#### [The task]
Of the entries below, copy only those lines that contain the word "unsigned".

Dataset entries:
## src/rtl/axi_sram_rd_slave.sv

```systemverilog
// AXI read-only slave. Accepts one AR burst at a time and streams R beats from a
// synchronous single-port SRAM (one-cycle read latency). Illegal bursts are answered
// with SLVERR beats and never touch the SRAM.
module axi_sram_rd_slave #(
    parameter int unsigned IDS_W   = 8,
    parameter int unsigned ADDR_W  = 32,
    parameter int unsigned DATA_W  = 32,
    parameter int unsigned LEN_W   = 4,
    parameter int unsigned SRAM_AW = 14
) (
    input  logic               clk,
    input  logic               rst,
    input  logic [IDS_W-1:0]   ARID_S,
    input  logic [ADDR_W-1:0]  ARADDR_S,
    input  logic [LEN_W-1:0]   ARLEN_S,
    input  logic [2:0]         ARSIZE_S,
    input  logic [1:0]         ARBURST_S,
    input  logic               ARVALID_S,
    output logic               ARREADY_S,
    output logic [IDS_W-1:0]   RID_S,
    output logic [DATA_W-1:0]  RDATA_S,
    output logic [1:0]         RRESP_S,
    output logic               RLAST_S,
    output logic               RVALID_S,
    input  logic               RREADY_S,
    output logic               sram_cs,
    output logic [SRAM_AW-1:0] sram_addr,
    input  logic [DATA_W-1:0]  sram_rdata
);

    typedef enum logic [1:0] {StIdle, StFetch, StData, StErr} state_t;

    state_t             state_q;
    logic [IDS_W-1:0]   id_q;
    logic [SRAM_AW-1:0] addr_q;
    logic [LEN_W-1:0]   len_q;
    logic [LEN_W-1:0]   cnt_q;
    logic [1:0]         burst_q;
    logic [1:0]         resp_q;
    logic               arready_q;
    logic               rvalid_q;
    logic               fresh_q;   // SRAM output belongs to the beat on display
    logic [DATA_W-1:0]  hold_q;

    logic               ar_hs;
    logic               r_hs;
    logic               last;
    logic               ar_err;
    logic               wrap_len_ok;
    logic               fetch_next;
    logic [SRAM_AW-1:0] wrap_mask;
    logic [SRAM_AW-1:0] addr_inc;
    logic [SRAM_AW-1:0] addr_nxt;

    // Only the word-address bits are decoded here; the rest is handled upstream.
    logic unused_addr;
    assign unused_addr = ^{ARADDR_S[ADDR_W-1:SRAM_AW+2], ARADDR_S[1:0]};

    assign ar_hs      = ARVALID_S & arready_q;
    assign r_hs       = rvalid_q & RREADY_S;
    assign last       = (cnt_q == len_q);
    assign fetch_next = (state_q == StData) & r_hs & ~last;

    // Burst legality check and next-beat address generation.
    always_comb begin
        wrap_len_ok = 1'b0;
        case (ARLEN_S)
            LEN_W'(1), LEN_W'(3), LEN_W'(7), LEN_W'(15): wrap_len_ok = 1'b1;
            default:                                     wrap_len_ok = 1'b0;
        endcase
        ar_err = (ARSIZE_S != 3'b010) | (ARBURST_S == 2'b11) |
                 ((ARBURST_S == 2'b10) & ~wrap_len_ok);

        // Legal WRAP lengths are 2^k-1, so LEN itself is the wrap mask.
        wrap_mask = SRAM_AW'(len_q);
        addr_inc  = addr_q + SRAM_AW'(1);
        case (burst_q)
            2'b00:   addr_nxt = addr_q;
            2'b10:   addr_nxt = (addr_q & ~wrap_mask) | (addr_inc & wrap_mask);
            default: addr_nxt = addr_inc;
        endcase
    end

    // SRAM strobe and R-channel outputs; the next word is fetched in the handshake cycle.
    always_comb begin
        sram_cs   = (state_q == StFetch) | fetch_next;
        sram_addr = fetch_next ? addr_nxt : addr_q;
        RDATA_S   = '0;
        if (state_q == StData) begin
            RDATA_S = fresh_q ? sram_rdata : hold_q;
        end
        ARREADY_S = arready_q;
        RVALID_S  = rvalid_q;
        RLAST_S   = rvalid_q & last;
        RID_S     = id_q;
        RRESP_S   = resp_q;
    end

    // Control FSM with registered handshake outputs.
    always_ff @(posedge clk or posedge rst) begin
        if (rst) begin
            state_q   <= StIdle;
            id_q      <= '0;
            addr_q    <= '0;
            len_q     <= '0;
            cnt_q     <= '0;
            burst_q   <= '0;
            resp_q    <= '0;
            arready_q <= 1'b0;
            rvalid_q  <= 1'b0;
            fresh_q   <= 1'b0;
            hold_q    <= '0;
        end else begin
            fresh_q <= sram_cs;
            if ((state_q == StData) & fresh_q & ~r_hs) begin
                hold_q <= sram_rdata;
            end
            case (state_q)
                StIdle: begin
                    arready_q <= ~ar_hs;
                    if (ar_hs) begin
                        id_q    <= ARID_S;
                        addr_q  <= ARADDR_S[SRAM_AW+1:2];
                        len_q   <= ARLEN_S;
                        burst_q <= ARBURST_S;
                        cnt_q   <= '0;
                        if (ar_err) begin
                            resp_q   <= 2'b10;
                            rvalid_q <= 1'b1;
                            state_q  <= StErr;
                        end else begin
                            resp_q  <= 2'b00;
                            state_q <= StFetch;
                        end
                    end
                end
                StFetch: begin
                    rvalid_q <= 1'b1;
                    state_q  <= StData;
                end
                default: begin
                    if (r_hs) begin
                        if (last) begin
                            rvalid_q  <= 1'b0;
                            arready_q <= 1'b1;
                            state_q   <= StIdle;
                        end else begin
                            cnt_q <= cnt_q + LEN_W'(1);
                            if (state_q == StData) begin
                                addr_q <= addr_nxt;
                            end
                        end
                    end
                end
            endcase
        end
    end

endmodule

```

## config.mk

```make
export PLATFORM = sky130hd
export DESIGN_NAME = axi_sram_rd_slave
export DESIGN_NICKNAME = d
export VERILOG_FILES = /design/src/rtl/axi_sram_rd_slave.sv
export SDC_FILE = /design/constraint.sdc
export NUM_CORES = 1
export LEC_CHECK = 0
export ABC_AREA = 1
export BUFFER_PORTS_ARGS = -buffer_cell sky130_fd_sc_hd__buf_2
export CAP_MARGIN = 20
export CORE_MARGIN = 3
export CORE_UTILIZATION = 30
export CTS_BUF_LIST = sky130_fd_sc_hd__clkbuf_16
export DETAILED_ROUTE_END_ITERATION = 8
export PLACE_DENSITY = 0.62
export SYNTH_ARGS = -nofsm -noshare
export SYNTH_HDL_FRONTEND = slang
export SYNTH_SLANG_ARGS = --single-unit
```

## constraint.sdc

```tcl
create_clock -name clk -period 2.02 [get_ports clk]
set_input_delay 0.202 -clock clk [delete_from_list [all_inputs] [get_ports clk]]
set_output_delay 0.202 -clock clk [all_outputs]
set_load 0.005 [all_outputs]
```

#### [Finished exercise]
    parameter int unsigned IDS_W   = 8,
    parameter int unsigned ADDR_W  = 32,
    parameter int unsigned DATA_W  = 32,
    parameter int unsigned LEN_W   = 4,
    parameter int unsigned SRAM_AW = 14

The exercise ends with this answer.